Wednesday, February 01, 2017

It's all digital, stupid.

I’m the stupid one.

For years now I’ve heard people talk about “digital” but I failed to grasp the significance.

It started with “digital agencies” which I took to be advertising agencies which did websites, although the websites they were trying to build contained a lot of functionality. These odd advertising agencies seemed to offering services more akin to Logica than Stirling Cooper.

I ignored the digital label, after all I reasoned: everything in IT, in software development is digital - analogue computers never really took off. “These fools” I thought, “are stating the bleedin' obvious.” Digital was a label attached almost without meaning. Or so I thought.

Perhaps on one level “digital” is a marketing term, and perhaps because of that it holds little meaning. But, it is a term that people identify with, and because people identify with “digital” it has meaning.

Slowly, over the course of the last year, its dawned on me that I was the foolish one. The label digital isn’t attached without meaning. Adding digital means those who use the label have come to my world.

My world always was digital but the rest of the world wasn’t. Now they are.

For years I, and others, have been arguing that software has the capacity to completely rewrite the business world. “Software is eating the world” as Marc Andreessen said. I’ve been saying: “Every company is a software company” for years but I just discovered that Forbes magazine said it too!

I’ve been making this argument but I don’t need to, everyone else has worked it out. It is only IT folk like me who are slow on realising that everyone else wants to be in their world.

And Agile? - do we need Digital Agile?

In the new digital world Agile just is. Agile is tablestakes, don’t bother trying to play in the new digital world if you don’t at least aspire to Agile.

None of these digital-whatevers would try and be anything other than Agile.

True they may do Agile badly, true they may have vestigial waterfall thinking, they may find it difficult to break away from the traditional supplier model and even undertake projects but in the digital world nothing else works.

Many of digital-somethings out there are there to disrupt the incumbents.
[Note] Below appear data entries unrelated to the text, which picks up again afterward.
`src/hw/rtl/qpht_pkg.sv`:
```
`timescale 1ns / 1ps
package qpht_pkg;

    // table geometry; probing and hash folding rely on the slot count being a power of two
    localparam int TABLE_SLOTS = 1024;
    localparam int SLOT_W      = $clog2(TABLE_SLOTS);
    localparam int HALF_SLOTS  = TABLE_SLOTS / 2;
    localparam int KEY_CHARS   = 8;
    localparam int KEY_W       = 64;
    localparam int HANDLE_W    = 16;
    localparam int HASH_W      = 16;
    localparam int CMD_W       = 2;
    localparam int STATUS_W    = 3;
    localparam int FIFO_DEPTH  = 2;
    localparam int FIFO_PTR_W  = $clog2(FIFO_DEPTH);
    localparam int FIFO_CNT_W  = $clog2(FIFO_DEPTH + 1);

    localparam logic [CMD_W-1:0] CMD_INSERT = 2'd0;
    localparam logic [CMD_W-1:0] CMD_LOOKUP = 2'd1;
    localparam logic [CMD_W-1:0] CMD_CLEAR  = 2'd2;

    localparam logic [STATUS_W-1:0] ST_INSERTED = 3'd0;
    localparam logic [STATUS_W-1:0] ST_REFUSED  = 3'd1;
    localparam logic [STATUS_W-1:0] ST_NO_SLOT  = 3'd2;
    localparam logic [STATUS_W-1:0] ST_FOUND    = 3'd3;
    localparam logic [STATUS_W-1:0] ST_ABSENT   = 3'd4;
    localparam logic [STATUS_W-1:0] ST_CLEARED  = 3'd5;

    localparam logic [HASH_W-1:0] CHAR_BASE = 16'd97;

    typedef struct packed {
        logic [CMD_W-1:0]    cmd;
        logic [KEY_W-1:0]    key;
        logic [HANDLE_W-1:0] handle;
        logic [SLOT_W-1:0]   hash;
    } t_job;

    typedef struct packed {
        logic                used;
        logic [KEY_W-1:0]    key;
        logic [HANDLE_W-1:0] handle;
    } t_slot;

    localparam int SLOT_WORD_W = $bits(t_slot);

    typedef struct packed {
        logic init_busy;
    } t_back_stat;

    // drop bytes after the first zero byte and beyond KEY_CHARS
    function automatic logic [KEY_W-1:0] f_normalize(input logic [KEY_W-1:0] raw);
        logic [KEY_W-1:0] k;
        logic             live;
        k    = '0;
        live = 1'b1;
        for (int n = 0; n < KEY_CHARS; n++) begin
            if (raw[8*n +: 8] == 8'd0) begin
                live = 1'b0;
            end
            if (live) begin
                k[8*n +: 8] = raw[8*n +: 8];
            end
        end
        return k;
    endfunction

    function automatic logic [SLOT_W-1:0] f_hash(input logic [KEY_W-1:0] k);
        logic [HASH_W-1:0] h;
        logic              live;
        h    = '0;
        live = 1'b1;
        for (int n = 0; n < 8; n++) begin
            if (k[8*n +: 8] == 8'd0) begin
                live = 1'b0;
            end
            if (live) begin
                h = (h << 5) ^ ({8'd0, k[8*n +: 8]} - CHAR_BASE);
            end
        end
        return h[SLOT_W-1:0];
    endfunction

endpackage

```
`src/hw/rtl/qpht_fifo.sv`:
```
`timescale 1ns / 1ps
module qpht_fifo
    import qpht_pkg::*;
(
    input  logic i_clk,
    input  logic i_rst_n,
    input  logic i_push,
    input  t_job i_job,
    input  logic i_pop,
    output t_job o_job,
    output logic o_full,
    output logic o_empty
);

    t_job                  r_buf [FIFO_DEPTH];
    logic [FIFO_PTR_W-1:0] r_wp, n_wp;
    logic [FIFO_PTR_W-1:0] r_rp, n_rp;
    logic [FIFO_CNT_W-1:0] r_cnt, n_cnt;

    always_comb begin
        n_wp  = r_wp;
        n_rp  = r_rp;
        n_cnt = r_cnt;
        if (i_push) begin
            n_wp = (r_wp == FIFO_PTR_W'(FIFO_DEPTH - 1)) ? '0 : r_wp + 1'b1;
        end
        if (i_pop) begin
            n_rp = (r_rp == FIFO_PTR_W'(FIFO_DEPTH - 1)) ? '0 : r_rp + 1'b1;
        end
        if (i_push && !i_pop) begin
            n_cnt = r_cnt + 1'b1;
        end else if (i_pop && !i_push) begin
            n_cnt = r_cnt - 1'b1;
        end
    end

    always_ff @(posedge i_clk) begin
        if (!i_rst_n) begin
            r_wp  <= '0;
            r_rp  <= '0;
            r_cnt <= '0;
        end else begin
            r_wp  <= n_wp;
            r_rp  <= n_rp;
            r_cnt <= n_cnt;
        end
        if (i_push) begin
            r_buf[r_wp] <= i_job;
        end
    end

    assign o_job   = r_buf[r_rp];
    assign o_full  = (r_cnt == FIFO_CNT_W'(FIFO_DEPTH));
    assign o_empty = (r_cnt == '0);

endmodule

```
`config.mk`:
```
export PLATFORM = sky130hd
export DESIGN_NAME = polygon_centroid_core
export DESIGN_NICKNAME = d
export VERILOG_FILES = /design/src/pcen_pkg.sv /design/src/pcen_front.sv /design/src/pcen_queue.sv /design/src/pcen_div.sv /design/src/pcen_back.sv /design/src/polygon_centroid_core.sv
export SDC_FILE = /design/constraint.sdc
export NUM_CORES = 2
export LEC_CHECK = 0
export ABC_AREA = 1
export BUFFER_PORTS_ARGS = -buffer_cell sky130_fd_sc_hd__buf_2
export CAP_MARGIN = 20
export CORE_MARGIN = 5
export CORE_UTILIZATION = 45
export DETAILED_ROUTE_END_ITERATION = 16
export PLACE_DENSITY_LB_ADDON = 0.15
export SETUP_SLACK_MARGIN = 0.1
export SYNTH_ARGS = -nofsm -noshare
export SYNTH_HDL_FRONTEND = slang
export SYNTH_SLANG_ARGS = --single-unit
```
`constraint.sdc`:
```
create_clock -name clk -period 11.3 [get_ports clk]
set_input_delay 2.26 -clock clk [delete_from_list [all_inputs] [get_ports clk]]
set_output_delay 2.26 -clock clk [all_outputs]
set_load 0.005 [all_outputs]
```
The incumbents may be adopting elements Agile and Digital but they have non-trivial legacy problems: legacy process, technical legacy (with technical liabilities), legacy mindsets and people who understand success in the legacy world not in the new agile and digital world.

Agile was the midwife at the birth of Digital.

In the days when IT folks clung to the idea that everything could be known in advance, and written down - in cryptic language nobody reads - and change actively resisted, then creating software technology was the preserve of high priests. By democratizing the process Agile has allowed more people to engage with the technology.

Agile and Digital, maybe not strawberries and cream, more like self-raising flour and sponge cake. Agile allows everyone to have a go, and everyone has a chance of winning!